Plastics are human-made, synthetic polymers made from long chains of carbon and other elements. They are derived from crude oil and natural gas through a process called cracking that converts them to hydrocarbon monomers like ethylene, propylene, styrene, vinyl chloride, and ethylene glycol.

These monomers are then mixed with other chemicals to produce a desired finished product – plasticizers like phthalates to make PVC soft, butadiene to make plastic #7 tough, and many others. Additional additives include bacteria, heat, light, color, and friction. To create the desired form and shape of the plastic, the materials is finally cast, spun, molded, fabricated, extruded, or applied as a coating on another material.

Where is plastic commonly found?

Plastics are everywhere in our lives – our kitchens, our vehicles, our purses, and even inside our own bodies. Check out the many ways plastics can be found all around you:

  • Acrylonitrile butadiene styrene (ABS): Cases for electronics such as computers and monitors.
  • High impact polystyrene (HIPS): Vending machine cups, food packaging, refrigerator liners.
  • High-density polyethylene (HDPE) plastic #2: Beverage containers, cleaning product containers, shopping bags, cabling, pipes, wood composites.
  • Low-density polyethylene (LDPE) plastic #4: Produce bags, flexible food containers, shrink wrap, lining for cardboard, wire coverings, toys.
  • Melamine formaldehyde (MF): Cookware and dishes, moldings, toys.
  • Phenolics (PF) or (phenol formaldehydes): Insulation for electronics, lamination for paper, molding alternatives.
  • Polyamides (PA): Nylon materials, car moldings, fishing line, toothbrushes.
  • Polycarbonate (PC) plastic #7: Beverage bottles, DVDs and CDs, eyeglasses, traffic lights, lenses.
  • Polyester (PES): Textiles.
  • Polyetheretherketone (PEEK): Medical implants, aerospace parts.
  • Polyethylene terephthalate (PET) plastic #1: Beverage bottles, food film, microwaveable packages.
  • Polylactic acid (PLA): Biodegradable beverage bottles and dishes.
  • Polymethyl methacrylate (PMMA): Light diffusers for vehicles, contact lenses, Plexiglas.
  • Polypropylene (PP) plastic #5: Large and small appliances, food containers, auto parts, pipes.
  • Polystyrene (PS) plastic #6 :Foam products, food containers, CD and DVD cases, plates and cups.
  • Polytetrafluoroethylene (PTFE): Coatings for fry pans (Teflon) and water slides.
  • Polyurethanes (PU): Foam products for furniture and coatings.
  • Polyvinyl chloride (PVC) plastic #3: Toys, pipes, shower curtains, flooring, windows, food films.
  • Urea-formaldehyde (UF): Adhesives for wood, casing for electrical switches.

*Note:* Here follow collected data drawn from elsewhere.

File: src/rtl/hyperbus_traffic_gen_if.sv
// AXI4 master/slave channel bundle between the traffic generator and the
// HyperBus controller slave port (burst type, size and ID are tied off
// downstream, so only the fields the generator drives or checks appear here).
interface hyperbus_traffic_gen_if #(
    parameter int AW = 32,
    parameter int DW = 16
);
    logic [AW-1:0]   aw_addr;
    logic [7:0]      aw_len;
    logic            aw_valid;
    logic            aw_ready;

    logic [DW-1:0]   w_data;
    logic [DW/8-1:0] w_strb;
    logic            w_last;
    logic            w_valid;
    logic            w_ready;

    logic [1:0]      b_resp;
    logic            b_valid;
    logic            b_ready;

    logic [AW-1:0]   ar_addr;
    logic [7:0]      ar_len;
    logic            ar_valid;
    logic            ar_ready;

    logic [DW-1:0]   r_data;
    logic [1:0]      r_resp;
    logic            r_last;
    logic            r_valid;
    logic            r_ready;

    modport master (
        output aw_addr, aw_len, aw_valid,
        input  aw_ready,
        output w_data, w_strb, w_last, w_valid,
        input  w_ready,
        input  b_resp, b_valid,
        output b_ready,
        output ar_addr, ar_len, ar_valid,
        input  ar_ready,
        input  r_data, r_resp, r_last, r_valid,
        output r_ready
    );

    modport slave (
        input  aw_addr, aw_len, aw_valid,
        output aw_ready,
        input  w_data, w_strb, w_last, w_valid,
        output w_ready,
        output b_resp, b_valid,
        input  b_ready,
        input  ar_addr, ar_len, ar_valid,
        output ar_ready,
        output r_data, r_resp, r_last, r_valid,
        input  r_ready
    );
endinterface

File: src/rtl/hyperbus_traffic_gen.sv
// Self-checking AXI4 traffic generator: writes num_bursts INCR bursts of an
// incrementing pattern (seed + beat index), reads the same bursts back and
// counts data mismatches and bad responses / last-beat framing errors.
module hyperbus_traffic_gen #(
    parameter int AW    = 32,
    parameter int DW    = 16,
    parameter int CNT_W = 16
) (
    input  logic                 clk_sys_i,
    input  logic                 rst_i,
    input  logic                 start_i,
    input  logic [1:0]           mode_i,
    input  logic [AW-1:0]        base_addr_i,
    input  logic [7:0]           burst_len_i,
    input  logic [CNT_W-1:0]     num_bursts_i,
    input  logic [DW-1:0]        seed_i,
    hyperbus_traffic_gen_if.master bus,
    output logic                 busy_o,
    output logic                 done_o,
    output logic [CNT_W-1:0]     data_err_cnt_o,
    output logic [CNT_W-1:0]     resp_err_cnt_o,
    output logic [AW-1:0]        first_err_addr_o
);

    localparam int BYTES = DW / 8;

    typedef enum logic [2:0] {IDLE, WA, WD, WB, RA, RD, DONE} state_t;

    state_t           state;
    logic [1:0]       mode_q;
    logic [7:0]       len_q;
    logic [CNT_W-1:0] num_q;
    logic [CNT_W-1:0] burst_idx;
    logic [AW-1:0]    base_q;
    logic [AW-1:0]    burst_addr;
    logic [DW-1:0]    seed_q;
    logic [DW-1:0]    pattern;
    logic [7:0]       beat;
    logic             err_seen;

    logic [AW-1:0]    burst_step;
    logic [AW-1:0]    next_addr;
    logic [AW-1:0]    beat_addr;
    logic [CNT_W-1:0] burst_idx_nxt;
    logic             last_burst;
    logic             last_beat;
    logic [1:0]       rd_resp_inc;

    // Counter increment that sticks at all-ones instead of wrapping.
    function automatic logic [CNT_W-1:0] sat_add(input logic [CNT_W-1:0] cnt,
                                                 input logic [1:0]       inc);
        logic [CNT_W:0] sum;
        sum = {1'b0, cnt} + (CNT_W+1)'(inc);
        return sum[CNT_W] ? '1 : sum[CNT_W-1:0];
    endfunction

    assign burst_step    = AW'((32'(len_q) + 32'd1) * 32'(BYTES));
    assign next_addr     = burst_addr + burst_step;
    assign beat_addr     = burst_addr + AW'(32'(beat) * 32'(BYTES));
    assign burst_idx_nxt = burst_idx + CNT_W'(1);
    assign last_burst    = (burst_idx_nxt == num_q);
    assign last_beat     = (beat == len_q);
    // A read beat can carry both a bad response and a framing error.
    assign rd_resp_inc   = {1'b0, (bus.r_resp != 2'b00)} + {1'b0, (bus.r_last != last_beat)};

    assign bus.w_strb = '1;
    assign bus.aw_len = len_q;
    assign bus.ar_len = len_q;

    // Transfer sequencer; every bus control and status output is registered here.
    always_ff @(posedge clk_sys_i) begin
        if (rst_i) begin
            state            <= IDLE;
            bus.aw_valid     <= 1'b0;
            bus.w_valid      <= 1'b0;
            bus.b_ready      <= 1'b0;
            bus.ar_valid     <= 1'b0;
            bus.r_ready      <= 1'b0;
            busy_o           <= 1'b0;
            done_o           <= 1'b0;
            data_err_cnt_o   <= '0;
            resp_err_cnt_o   <= '0;
            first_err_addr_o <= '0;
            err_seen         <= 1'b0;
        end else begin
            done_o <= 1'b0;
            unique case (state)
                IDLE: begin
                    if (start_i) begin
                        mode_q           <= mode_i;
                        len_q            <= burst_len_i;
                        num_q            <= num_bursts_i;
                        base_q           <= base_addr_i;
                        seed_q           <= seed_i;
                        burst_idx        <= '0;
                        beat             <= '0;
                        burst_addr       <= base_addr_i;
                        pattern          <= seed_i;
                        bus.aw_addr      <= base_addr_i;
                        bus.ar_addr      <= base_addr_i;
                        data_err_cnt_o   <= '0;
                        resp_err_cnt_o   <= '0;
                        first_err_addr_o <= '0;
                        err_seen         <= 1'b0;
                        busy_o           <= 1'b1;
                        if (num_bursts_i == '0) begin
                            state <= DONE;
                        end else if (mode_i == 2'b10) begin
                            state        <= RA;
                            bus.ar_valid <= 1'b1;
                        end else begin
                            state        <= WA;
                            bus.aw_valid <= 1'b1;
                        end
                    end
                end
                WA: begin
                    if (bus.aw_ready) begin
                        bus.aw_valid <= 1'b0;
                        bus.w_valid  <= 1'b1;
                        bus.w_data   <= pattern;
                        bus.w_last   <= (len_q == 8'd0);
                        beat         <= '0;
                        state        <= WD;
                    end
                end
                WD: begin
                    if (bus.w_ready) begin
                        pattern <= pattern + DW'(1);
                        if (last_beat) begin
                            bus.w_valid <= 1'b0;
                            bus.w_last  <= 1'b0;
                            bus.b_ready <= 1'b1;
                            state       <= WB;
                        end else begin
                            beat       <= beat + 8'd1;
                            bus.w_data <= pattern + DW'(1);
                            bus.w_last <= (beat + 8'd1 == len_q);
                        end
                    end
                end
                WB: begin
                    if (bus.b_valid) begin
                        bus.b_ready <= 1'b0;
                        if (bus.b_resp != 2'b00) begin
                            resp_err_cnt_o <= sat_add(resp_err_cnt_o, 2'd1);
                        end
                        if (!last_burst) begin
                            burst_idx    <= burst_idx_nxt;
                            burst_addr   <= next_addr;
                            bus.aw_addr  <= next_addr;
                            bus.aw_valid <= 1'b1;
                            state        <= WA;
                        end else if (mode_q == 2'b01) begin
                            state <= DONE;
                        end else begin
                            // Read-back replays the same addresses and pattern.
                            burst_idx    <= '0;
                            burst_addr   <= base_q;
                            bus.ar_addr  <= base_q;
                            pattern      <= seed_q;
                            bus.ar_valid <= 1'b1;
                            state        <= RA;
                        end
                    end
                end
                RA: begin
                    if (bus.ar_ready) begin
                        bus.ar_valid <= 1'b0;
                        bus.r_ready  <= 1'b1;
                        beat         <= '0;
                        state        <= RD;
                    end
                end
                RD: begin
                    if (bus.r_valid) begin
                        pattern <= pattern + DW'(1);
                        if (bus.r_data != pattern) begin
                            data_err_cnt_o <= sat_add(data_err_cnt_o, 2'd1);
                            if (!err_seen) begin
                                first_err_addr_o <= beat_addr;
                                err_seen         <= 1'b1;
                            end
                        end
                        resp_err_cnt_o <= sat_add(resp_err_cnt_o, rd_resp_inc);
                        // Burst length is ours; r_last is only checked, never trusted.
                        if (last_beat) begin
                            bus.r_ready <= 1'b0;
                            if (!last_burst) begin
                                burst_idx    <= burst_idx_nxt;
                                burst_addr   <= next_addr;
                                bus.ar_addr  <= next_addr;
                                bus.ar_valid <= 1'b1;
                                state        <= RA;
                            end else begin
                                state <= DONE;
                            end
                        end else begin
                            beat <= beat + 8'd1;
                        end
                    end
                end
                DONE: begin
                    done_o <= 1'b1;
                    busy_o <= 1'b0;
                    state  <= IDLE;
                end
                default: state <= IDLE;
            endcase
        end
    end

endmodule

Frequently asked questions (FAQs)

Plastic is a human-made, synthetic polymer derived from crude oil and natural gas through a process called cracking, which converts the oil or gas into hydrocarbon monomers like ethylene, propylene, styrene, vinyl chloride, and ethylene glycol.

More than 99% of plastic is made using fossil fuels such as crude oil and natural gas, while the remaining 1% is made using renewable sources such as cellulose.